- [Data records]
━━━━━━━━━━━━━━━━

==> inputs of run a <==
==> flow/design.v <==
module fpmultiplier (output logic [31:0] product, output logic ready,
		input logic [31:0] a, input logic clock, nreset);
enum {activation, start, loada, loadb, check, special, regularcalculation,carries, final_output}state;
logic [31:0] multi_a, multi_b;
logic [47:0] manti_48bit;
logic [22:0] manti_23bit; 
logic [9:0] expon; 
logic sign;
logic infinite_a,NaN_a,zero_a,infinite_b,NaN_b,zero_b; 
assign  infinite_a = (multi_a[30:23]==8'b11111111)&&(multi_a[22:0]==0);
assign  NaN_a = (multi_a[30:23]==8'b11111111)&&(multi_a[22:0]!=0);
assign  zero_a = (multi_a[30:23]==0);
assign  infinite_b = (multi_b[30:23]==8'b11111111)&&(multi_b[22:0]==0);
assign  NaN_b = (multi_b[30:23]==8'b11111111)&&(multi_b[22:0]!=0);
assign  zero_b = (multi_b[30:23]==0); 
always_ff @(posedge clock, negedge nreset)
if (~nreset)
  begin 
  product <=0;
  multi_a <= 0;
  multi_b <= 0;
  state <= start;
  ready <= 0;
  end
else
begin 
  case (state)
    activation:
           begin
           ready <=1;
           end
    start: 
           begin
           ready <= 0;
           state <= loada;
           end
    loada: 
           begin 
           multi_a <= a;
           state <= loadb;
           end
    loadb: 
           begin
           multi_b <= a;
           state <= check;        
           end
    check:
           begin
           sign <= multi_a[31]^multi_b[31];
           if(NaN_a||infinite_a||zero_a||NaN_b||infinite_b||zero_b)
           state <= special;
           else
           state <= regularcalculation;
           end
    special:
           begin
            state <= final_output;
            if (NaN_a||NaN_b) 
              begin
              expon <= 10'b0011111111;
              manti_23bit <= 1;
              end
            else if (infinite_a||infinite_b) 
              begin
              if (zero_a|zero_b)  
                begin
                expon <= 10'b0011111111;
                manti_23bit <= 1;  
                end
              else 
                begin
                expon <= 10'b0011111111;
                manti_23bit <= 0;
                end
              end
            else 
              begin 
              expon <= 10'b0000000000;
              manti_23bit <= 0;
              end
           end
    regularcalculation:
           begin
           state <= carries;
           sign <= multi_a[31]^multi_b[31];
           manti_48bit <= {1'b1, {multi_a[22:0]}}*{1'b1, {multi_b[22:0]}};
           expon <= {2'b00,multi_a[30:23]}+{2'b00,multi_b[30:23]}-10'd127; 
           end 
    carries:
           begin 
           state <= final_output;
           if (manti_48bit[47]==1)  
             begin
             expon <= expon + 1'b1; 
             manti_48bit <= manti_48bit>>1|{{25{1'b0}},1'b1,{22{1'b0}}}; 
             end
           else
             begin  
             manti_48bit <= manti_48bit|{{25{1'b0}},1'b1,{22{1'b0}}}; 
             end
           end
    final_output:
           begin 
           ready <= 1;
           state <= start;        
           if (NaN_a||infinite_a||zero_a||NaN_b||infinite_b||zero_b)
             product <= {sign,expon[7:0],manti_23bit};
           else if ($signed(expon) >= 255)
             product <= {sign,8'b11111111,23'd0};
           else if ($signed(expon) <= 0)
             product <= {sign,31'd0};
           else 
             product <= {sign,expon[7:0],manti_48bit[45:23]};
           end 
  endcase
end
endmodule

━━━━━━━━━━━━━━━━

Would you repeat each of the lines above exactly?

==> inputs of run a <==
==> flow/design.v <==
module fpmultiplier (output logic [31:0] product, output logic ready,
		input logic [31:0] a, input logic clock, nreset);
enum {activation, start, loada, loadb, check, special, regularcalculation,carries, final_output}state;
logic [31:0] multi_a, multi_b;
logic [47:0] manti_48bit;
logic [22:0] manti_23bit; 
logic [9:0] expon; 
logic sign;
logic infinite_a,NaN_a,zero_a,infinite_b,NaN_b,zero_b; 
assign  infinite_a = (multi_a[30:23]==8'b11111111)&&(multi_a[22:0]==0);
assign  NaN_a = (multi_a[30:23]==8'b11111111)&&(multi_a[22:0]!=0);
assign  zero_a = (multi_a[30:23]==0);
assign  infinite_b = (multi_b[30:23]==8'b11111111)&&(multi_b[22:0]==0);
assign  NaN_b = (multi_b[30:23]==8'b11111111)&&(multi_b[22:0]!=0);
assign  zero_b = (multi_b[30:23]==0); 
always_ff @(posedge clock, negedge nreset)
if (~nreset)
  begin 
  product <=0;
  multi_a <= 0;
  multi_b <= 0;
  state <= start;
  ready <= 0;
  end
else
begin 
  case (state)
    activation:
           begin
           ready <=1;
           end
    start: 
           begin
           ready <= 0;
           state <= loada;
           end
    loada: 
           begin 
           multi_a <= a;
           state <= loadb;
           end
    loadb: 
           begin
           multi_b <= a;
           state <= check;        
           end
    check:
           begin
           sign <= multi_a[31]^multi_b[31];
           if(NaN_a||infinite_a||zero_a||NaN_b||infinite_b||zero_b)
           state <= special;
           else
           state <= regularcalculation;
           end
    special:
           begin
            state <= final_output;
            if (NaN_a||NaN_b) 
              begin
              expon <= 10'b0011111111;
              manti_23bit <= 1;
              end
            else if (infinite_a||infinite_b) 
              begin
              if (zero_a|zero_b)  
                begin
                expon <= 10'b0011111111;
                manti_23bit <= 1;  
                end
              else 
                begin
                expon <= 10'b0011111111;
                manti_23bit <= 0;
                end
              end
            else 
              begin 
              expon <= 10'b0000000000;
              manti_23bit <= 0;
              end
           end
    regularcalculation:
           begin
           state <= carries;
           sign <= multi_a[31]^multi_b[31];
           manti_48bit <= {1'b1, {multi_a[22:0]}}*{1'b1, {multi_b[22:0]}};
           expon <= {2'b00,multi_a[30:23]}+{2'b00,multi_b[30:23]}-10'd127; 
           end 
    carries:
           begin 
           state <= final_output;
           if (manti_48bit[47]==1)  
             begin
             expon <= expon + 1'b1; 
             manti_48bit <= manti_48bit>>1|{{25{1'b0}},1'b1,{22{1'b0}}}; 
             end
           else
             begin  
             manti_48bit <= manti_48bit|{{25{1'b0}},1'b1,{22{1'b0}}}; 
             end
           end
    final_output:
           begin 
           ready <= 1;
           state <= start;        
           if (NaN_a||infinite_a||zero_a||NaN_b||infinite_b||zero_b)
             product <= {sign,expon[7:0],manti_23bit};
           else if ($signed(expon) >= 255)
             product <= {sign,8'b11111111,23'd0};
           else if ($signed(expon) <= 0)
             product <= {sign,31'd0};
           else 
             product <= {sign,expon[7:0],manti_48bit[45:23]};
           end 
  endcase
end
endmodule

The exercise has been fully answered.